- [Activity] Look through the records below, count the lines with the word "adder", and reply with only the number.

Saved data entries

[config.mk]
export PLATFORM = sky130hd
export DESIGN_NAME = pixel_burst_scheduler_flat
export DESIGN_NICKNAME = d
export VERILOG_FILES = /design/src/rtl/pixel_burst_scheduler_if.sv /design/src/rtl/pixel_burst_scheduler.sv /design/src/flat_wrapper.sv
export SDC_FILE = /design/constraint.sdc
export NUM_CORES = 1
export LEC_CHECK = 0
export ABC_CLOCK_PERIOD_IN_PS = 1900
export CORE_MARGIN = 2
export CORE_UTILIZATION = 30
export DETAILED_ROUTE_END_ITERATION = 12
export GPL_TIMING_DRIVEN = 0
export SYNTH_ARGS = -nofsm -noshare
export SYNTH_HDL_FRONTEND = slang
export SYNTH_SLANG_ARGS = --single-unit
export TNS_END_PERCENT = 100
[constraint.sdc]
create_clock -name clk_w -period 1.9 [get_ports clk_w]
set_input_delay 0.19 -clock clk_w [delete_from_list [all_inputs] [get_ports clk_w]]
set_output_delay 0.19 -clock clk_w [all_outputs]
set_load 0.01 [all_outputs]
[src/rtl/pixel_burst_scheduler_if.sv]
`default_nettype none
// ============================================================================
// Module : pixel_burst_scheduler_if
// Brief  : Source/destination FIFO handshake bundle for pixel_burst_scheduler.
// Rev    : 1.0  initial release
// ============================================================================
interface pixel_burst_scheduler_if #(
    parameter int FIFO_AW = 10
);
    logic               enable;
    logic [FIFO_AW-1:0] src_count;
    logic               src_rd;
    logic [16:0]        src_data;
    logic [FIFO_AW-1:0] dst_count_w;
    logic               dst_wr;
    logic [16:0]        dst_data;
    logic               locked;
    logic               frame_done;
    logic               sof_error;
    logic               busy;

    modport master (
        output enable, src_count, src_data, dst_count_w,
        input  src_rd, dst_wr, dst_data, locked, frame_done, sof_error, busy
    );

    modport slave (
        input  enable, src_count, src_data, dst_count_w,
        output src_rd, dst_wr, dst_data, locked, frame_done, sof_error, busy
    );
endinterface
`default_nettype wire

[src/rtl/pixel_burst_scheduler.sv]
`default_nettype none
// ============================================================================
// Module : pixel_burst_scheduler
// Brief  : Moves fixed-length pixel bursts between FIFOs and tracks frame position.
// Rev    : 1.0  initial release
// ============================================================================
module pixel_burst_scheduler #(
    parameter int BURST    = 8,
    parameter int MARGIN   = 4,
    parameter int FIFO_AW  = 10,
    parameter int H_ACTIVE = 320,
    parameter int V_ACTIVE = 240
) (
    input  wire logic               clk_w,
    input  wire logic               rst_n,
    pixel_burst_scheduler_if.slave  bus
);
    localparam int              c_xw       = $clog2(H_ACTIVE + 1);
    localparam int              c_yw       = $clog2(V_ACTIVE + 1);
    localparam logic [FIFO_AW:0] c_depth   = {1'b1, {FIFO_AW{1'b0}}};
    localparam logic [FIFO_AW:0] c_need    = (FIFO_AW + 1)'(BURST + MARGIN);
    localparam logic [FIFO_AW-1:0] c_burst = FIFO_AW'(BURST);
    localparam logic [6:0]      c_last     = 7'(BURST - 1);
    localparam logic [c_xw-1:0] c_x_last   = c_xw'(H_ACTIVE - 1);
    localparam logic [c_yw-1:0] c_y_last   = c_yw'(V_ACTIVE - 1);

    typedef enum logic [1:0] {
        S_IDLE  = 2'd0,
        S_READ  = 2'd1,
        S_DRAIN = 2'd2
    } state_t;

    state_t          state_q;
    logic [6:0]      cnt_q;
    logic            src_rd_q;
    logic            busy_q;
    logic            rd_q;
    logic            dst_wr_q;
    logic [16:0]     dst_data_q;
    logic            locked_q;
    logic            frame_done_q;
    logic            sof_error_q;
    logic [c_xw-1:0] x_q;
    logic [c_yw-1:0] y_q;

    logic            wr_d;
    logic            locked_d;
    logic            frame_done_d;
    logic            sof_error_d;
    logic [c_xw-1:0] x_d;
    logic [c_yw-1:0] y_d;

    logic [FIFO_AW:0] w_dst_free;
    logic             w_grant;

    // Free space is one bit wider so a completely empty FIFO reports full depth.
    assign w_dst_free = c_depth - {1'b0, bus.dst_count_w};
    assign w_grant    = bus.enable && (bus.src_count >= c_burst) && (w_dst_free >= c_need);

    always_ff @(posedge clk_w or negedge rst_n) begin
        if (!rst_n) begin
            state_q  <= S_IDLE;
            cnt_q    <= '0;
            src_rd_q <= 1'b0;
            busy_q   <= 1'b0;
        end else begin
            case (state_q)
                S_IDLE: begin
                    if (w_grant) begin
                        state_q  <= S_READ;
                        src_rd_q <= 1'b1;
                        busy_q   <= 1'b1;
                        cnt_q    <= '0;
                    end
                end
                S_READ: begin
                    if (cnt_q == c_last) begin
                        state_q  <= S_DRAIN;
                        src_rd_q <= 1'b0;
                    end else begin
                        cnt_q <= cnt_q + 7'd1;
                    end
                end
                S_DRAIN: begin
                    state_q <= S_IDLE;
                    busy_q  <= 1'b0;
                end
                default: begin
                    state_q  <= S_IDLE;
                    src_rd_q <= 1'b0;
                    busy_q   <= 1'b0;
                end
            endcase
        end
    end

    // Pixel disposition: SOF resync takes priority over raster advance.
    always_comb begin
        wr_d         = 1'b0;
        frame_done_d = 1'b0;
        sof_error_d  = 1'b0;
        locked_d     = locked_q;
        x_d          = x_q;
        y_d          = y_q;
        if (rd_q) begin
            if (bus.src_data[16]) begin
                wr_d        = 1'b1;
                sof_error_d = locked_q && ((x_q != '0) || (y_q != '0));
                locked_d    = 1'b1;
                x_d         = c_xw'(1);
                y_d         = '0;
            end else if (locked_q) begin
                wr_d = 1'b1;
                if (x_q == c_x_last) begin
                    x_d = '0;
                    if (y_q == c_y_last) begin
                        y_d          = '0;
                        frame_done_d = 1'b1;
                    end else begin
                        y_d = y_q + 1'b1;
                    end
                end else begin
                    x_d = x_q + 1'b1;
                end
            end
        end
    end

    always_ff @(posedge clk_w or negedge rst_n) begin
        if (!rst_n) begin
            rd_q         <= 1'b0;
            dst_wr_q     <= 1'b0;
            dst_data_q   <= '0;
            locked_q     <= 1'b0;
            frame_done_q <= 1'b0;
            sof_error_q  <= 1'b0;
            x_q          <= '0;
            y_q          <= '0;
        end else begin
            rd_q         <= src_rd_q;
            dst_wr_q     <= wr_d;
            frame_done_q <= frame_done_d;
            sof_error_q  <= sof_error_d;
            locked_q     <= locked_d;
            x_q          <= x_d;
            y_q          <= y_d;
            if (wr_d) begin
                dst_data_q <= bus.src_data;
            end
        end
    end

    assign bus.src_rd     = src_rd_q;
    assign bus.busy       = busy_q;
    assign bus.dst_wr     = dst_wr_q;
    assign bus.dst_data   = dst_data_q;
    assign bus.locked     = locked_q;
    assign bus.frame_done = frame_done_q;
    assign bus.sof_error  = sof_error_q;
endmodule
`default_nettype wire

[src/flat_wrapper.sv]
// flat-port wrapper written by rule: the top's interface ports become plain ports
module pixel_burst_scheduler_flat 
#(
    parameter int BURST    = 8,
    parameter int MARGIN   = 4,
    parameter int FIFO_AW  = 10,
    parameter int H_ACTIVE = 320,
    parameter int V_ACTIVE = 240
)
  (clk_w, rst_n, bus_enable, bus_src_count, bus_src_data, bus_dst_count_w, bus_src_rd, bus_dst_wr, bus_dst_data, bus_locked, bus_frame_done, bus_sof_error, bus_busy);
  pixel_burst_scheduler_if #(.FIFO_AW(FIFO_AW)) bus_i ();
  input  wire logic clk_w;
  input  wire logic rst_n;
  input wire logic [$bits(bus_i.enable)-1:0] bus_enable;
  input wire logic [$bits(bus_i.src_count)-1:0] bus_src_count;
  input wire logic [$bits(bus_i.src_data)-1:0] bus_src_data;
  input wire logic [$bits(bus_i.dst_count_w)-1:0] bus_dst_count_w;
  output wire logic [$bits(bus_i.src_rd)-1:0] bus_src_rd;
  output wire logic [$bits(bus_i.dst_wr)-1:0] bus_dst_wr;
  output wire logic [$bits(bus_i.dst_data)-1:0] bus_dst_data;
  output wire logic [$bits(bus_i.locked)-1:0] bus_locked;
  output wire logic [$bits(bus_i.frame_done)-1:0] bus_frame_done;
  output wire logic [$bits(bus_i.sof_error)-1:0] bus_sof_error;
  output wire logic [$bits(bus_i.busy)-1:0] bus_busy;
  assign bus_i.enable = bus_enable;
  assign bus_i.src_count = bus_src_count;
  assign bus_i.src_data = bus_src_data;
  assign bus_i.dst_count_w = bus_dst_count_w;
  assign bus_src_rd = bus_i.src_rd;
  assign bus_dst_wr = bus_i.dst_wr;
  assign bus_dst_data = bus_i.dst_data;
  assign bus_locked = bus_i.locked;
  assign bus_frame_done = bus_i.frame_done;
  assign bus_sof_error = bus_i.sof_error;
  assign bus_busy = bus_i.busy;
  pixel_burst_scheduler #(.BURST(BURST), .MARGIN(MARGIN), .FIFO_AW(FIFO_AW), .H_ACTIVE(H_ACTIVE), .V_ACTIVE(V_ACTIVE)) u_core (.clk_w(clk_w), .rst_n(rst_n), .bus(bus_i));
endmodule
==> Yosys cells after proc, flatten, opt, wreduce, memory -nomap -nowiden <==
Cells that the tools add are included.
{ "op_classes": {"n_bitwise": 2, "muxes": 27, "add_sub_neg": 4, "n_eq_ne": 8, "n_reduce_logical": 17, "magnitude_cmp": 2} }
{ "op_table": {"columns": ["operator", "count"], "rows": [
  ["2-to-1 mux 8 bit", 4],
  ["2-to-1 mux 9 bit", 3],
  ["2-to-1 mux 7 bit", 2],
  ["case mux 7 bit (2 select lines)", 1],
  ["2-to-1 mux 1 bit", 12],
  [">= comparator 11 x 4 -> 1 bit, second input constant", 1],
  ["subtractor 11 x 10 -> 11 bit, first input constant", 1],
  [">= comparator 10 x 4 -> 1 bit, second input constant", 1],
  ["adder 9 x 1 -> 9 bit, second input constant", 1],
  ["== test 9 bit, second input constant", 1],
  ["AND reduction 3 bit", 3],
  ["nonzero test 9 bit", 1],
  ["adder 8 x 1 -> 8 bit, second input constant", 1],
  ["== test 8 bit, second input constant", 1],
  ["AND reduction 2 bit", 4],
  ["nonzero test 8 bit", 1],
  ["adder 7 x 1 -> 7 bit, second input constant", 1],
  ["== test 7 x 3 -> 1 bit, second input constant", 1],
  ["nonzero test 2 bit", 3],
  ["2-to-1 mux 2 bit", 2],
  ["inequality test 2 x 1 -> 1 bit, second input constant", 2],
  ["case mux 2 bit (2 select lines)", 1],
  ["logical AND 1 bit", 3],
  ["case mux 1 bit (3 select lines)", 1],
  ["other kinds (7)", 8]
]} }
{ "word_totals": {"ff_bits": 50, "out_inout_bits": 23, "in_bits": 40} }

==> Longest topological paths before layout <==
{ "depth": {"depth_word": 6, "depth_mapped": 7, "depth_no_buf": 5} }

==> Worst setup path before layout <==
Ideal clock, no wire load.
{ "synth_timing": {"kind": "reg-to-reg", "startpoint": "reg u_core.x_q[0]", "endpoint": "reg u_core.y_q[3]", "t_required_ns": 1.796, "synth_period_minus_slack_ns": 1.543, "slack_ns": 0.357, "arrival_time_ns": 1.439, "stages_incl_launch_ff": 6, "path_cell_list": "dfrtp_1 -> ha_1 -> and4bb_4 -> nand3_4 -> or4_1 -> o311ai_1"} }
{ "synth_between": {"elab_chain_cells": 3} }
{ "synth_rtl": {"columns": ["element", "line", "source"], "rows": [
  ["start: declaration", "pixel_burst_scheduler.sv:43", "logic [c_xw-1:0] x_q;"],
  ["start signal: assignment", "pixel_burst_scheduler.sv:137", "x_q <= '0;"],
  ["start signal: assignment", "pixel_burst_scheduler.sv:145", "x_q <= x_d;"],
  ["== test 9 bit", "pixel_burst_scheduler.sv:114", "if (x_q == c_x_last) begin"],
  ["nonzero test 2 bit (no line)", null, null],
  ["AND reduction 3 bit (no line)", null, null],
  ["end signal: assignment", "pixel_burst_scheduler.sv:146", "y_q <= y_d;"],
  ["end: declaration", "pixel_burst_scheduler.sv:44", "logic [c_yw-1:0] y_q;"]
]} }
No other way between the ends.
A chain may end at the register's enable or synchronous reset.

==> Worst setup path in the final report <==
{ "layout_timing": {"startpoint": "reg u_core.x_q[1]", "endpoint": "reg u_core.y_q[3]"} }
Same word-level chain as after synthesis.

==> results.py <==
metrics = {
    "run_status": {
        "status": "finished, final reports clean",
    },
    "placement": {
        "dp_hpwl_mm": 3.82,
        "placed_cells": 422,
        "pre_cts_slack_ps": -73.2,
        "postPlaceCellArea_um2": 3180,
        "io_buffer_count": 59,
        "gp_congestion": 0.768,
    },
    "worst_setup_path": {
        "crit_slowest_cell": "or4_1",
        "crit_family": "simple AND/OR/NAND/NOR gates",
        "start_kind": "register",
        "max_stage_delay_ps": 490,
        "cp_num_buf_inv": 0,
        "required_ps": 2100,
        "critical_path_class": "reg -> reg",
        "path_cells": "ha_1 > and4bb_4 > nand3_4 > or4_1 > o311ai_1",
        "end_kind": "register",
        "crit_arrival_ps": 1910,
        "cp_max_fo": 7,
    },
    "finish": {
        "drive_gt1_frac": 0.0821,
        "finalNonFillerCells": 431,
        "nets": 373,
        "layout_common_cells": "73 x nand2_1, 58 x clkdlybuf4s50_1, 50 x dfrtp_1",
        "final_common_cell": "nand2_1",
        "antenna_cells": 0,
        "final_cell_area_um2": 3300,
        "area_growth_pct": 35.0,
    },
    "die": {
        "num_rows": 32,
        "core_area_um2": 7810,
        "initial_core_util": 0.313,
        "die_y_um": 94.3,
        "fp.dieW_um": 94.3,
        "num_io_pins": 63,
        "die-area_um2": 8890,
    },
    "sta": {
        "fmax_mhz": 585,
        "layout_setup_ws_ps": 192,
        "hold_viol": 0,
        "finClkSkew_ps": 6.59,
        "tightest_slew_ps": 621,
        "setup_tns_ps": 0,
        "rsz0062_at_grt": "false",
        "slew_headroom": 0.583,
        "finalCritPeriodShare": 0.899,
        "min_period_ps": 1710,
        "setup_viol": 0,
        "slew_viol_final": 0,
    },
    "clocking": {
        "htree_levels": 2,
        "cts_tree": "built",
        "cts.sink_count": 50,
        "cts_buffers": 5,
        "clk_latency_ps": 300,
        "cts_root_buf": "clkbuf_8",
        "post_cts_buffers": 0,
        "clkTransAtPathRegs_ps": 100,
        "clockBufferDepth": 2,
    },
    "drt": {
        "drtIter0Drc": 78,
        "drt-total-wl_mm": 5.20,
        "wl_per_cell_um": 12.1,
        "drc": 0,
        "via_per_inst": 4.70,
        "vias": 2025,
        "ant_nets": 0,
        "firstDrtPassIters": 4,
    },
    "min_path": {
        "hold_path_class": "in -> async",
    },
    "yosys": {
        "ys.warnings.count": 0,
        "syn_area_um2": 2450,
        "ys.flop_type": "dfrtp_1",
        "ys_async_sr_fraction": 1.00,
        "ys_ff_latch": 50,
        "synth_cell_type_count": 50,
        "avgSynthCellArea_um2": 9.41,
        "synth_edf_count": 0,
        "syn_nets": 305,
        "yosysSeqAreaShare": 0.512,
        "netlist_instances": 260,
    },
    "grt": {
        "use_met3": 0.0345,
        "grt.total_usage": 0.128,
        "grt_busiest_layer": "met2",
        "grt_pass1_vias": 1961,
        "gr-usage-met2": 0.207,
        "antenna_found_initial": 0,
        "grt_use_met1": 0.170,
        "grt_max_degree": 33,
        "grt.overflow.total": 0,
        "grt_pass1_wl_mm": 9.09,
    },
    "power": {
        "max-vdd-ir-drop_mv": 0.532,
        "leakagePower_uw": 0.00146,
        "power_density_nw_per_um2": 1250,
    },
    "flow_run": {
        "maxCapViolCount": 0,
    },
}
## synthesized netlist by cell type (all sizes together), types with 4 or more instances
| cell | number | area, um^2 |
|---|---|---|
| nand2 | 73 | 274 |
| dfrtp | 50 | 1250 |
| nor2 | 13 | 48.8 |
| inv | 12 | 45.0 |
| nand3 | 10 | 62.6 |
| xor2 | 8 | 70.1 |
| nand2b | 7 | 43.8 |
| nand4 | 7 | 43.8 |
| o21ai | 7 | 38.8 |
| buf | 6 | 55.1 |
| ha | 5 | 62.6 |
| nor4 | 5 | 31.3 |
| o22ai | 5 | 31.3 |
| and3 | 4 | 26.3 |
| nor3 | 4 | 25.0 |
| or3 | 4 | 26.3 |
## layout make-up
type	count	area (um^2)
multi-input cells	190	1090
repair buffers	61	616
well taps	102	128
plain buffers	8	63.8
flip-flops and latches	50	1250
inverters	12	45.0
clock buffers	5	68.8
clock inverters	3	43.8
fillers	768	4510
## state kept, by name (all words and copies together), names as in the netlist
signal and cells:
u_core.bus.busy 1, u_core.bus.dst_data 17, u_core.bus.dst_wr 1, u_core.bus.frame_done 1
u_core.bus.locked 1, u_core.bus.sof_error 1, u_core.bus.src_rd 1, u_core.cnt_q 7
u_core.rd_q 1, u_core.state_q 2, u_core.x_q 9, u_core.y_q 8
## through the flow
step	hold WS (ps)	power, uW	utilization
global route	402	4460	0.423
global placement	388	3370	0.405
detailed placement	171	3400	0.407
CTS	377	4180	0.423
finish	362	4120	0.423
floorplan	-106	2610	-
## metal layers
layer  part of all wire  up-vias
met5                  0        -
met1               0.47      947
met4             0.0092        0
met2               0.47       46
li1                   -     1027
met3              0.053        5
## power by group
group / internal [uW] / switching, uW
Combinational: 845 / 824
Sequential: 1420 / 267
Clock: 395 / 367
## what timing repair did
action,4_1_cts,5_1_grt
hold buffers,1,0
endpoints found under the hold margin,18,0
resized for setup,0,0
## logic make-up after synthesis
kind of cell | after synthesis | share of synthesized area
AO/OA/AOI/OAI | 33 | 0.0931
AND/OR/NAND/NOR | 141 | 0.286
buffers and inverters | 20 | 0.0445
flip-flops | 50 | 0.512
XOR/XNOR | 11 | 0.0394
adder cells (fa/ha/maj) | 5 | 0.0256
## worst reg2reg max path: cells and delay by family (launching register included)
family | cells | cell delay (ps)
compound gates | 1 | 90
fa+ha+maj | 1 | 230
flops | 1 | 380
simple gates | 3 | 920
## path summary, 6_finish.rpt
kind | from | to | slack, ps | cells after the start
setup / recovery | u_core.x_q[1] | u_core.y_q[3] | 190 | 5
hold / removal | rst_n | u_core.cnt_q[6] | 360 | 2
setup reg to reg | u_core.x_q[1] | u_core.y_q[3] | 190 | 5
hold reg to reg | u_core.bus.src_rd | u_core.rd_q | 420 | 0
max in group asynchronous | rst_n | u_core.bus.dst_data[4] | 1010 | 3
min in group clk_w | bus_src_data[10] | u_core.bus.dst_data[10] | 400 | 3
No activity file was read; power rests on OpenSTA's default activity.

- [Output below] 4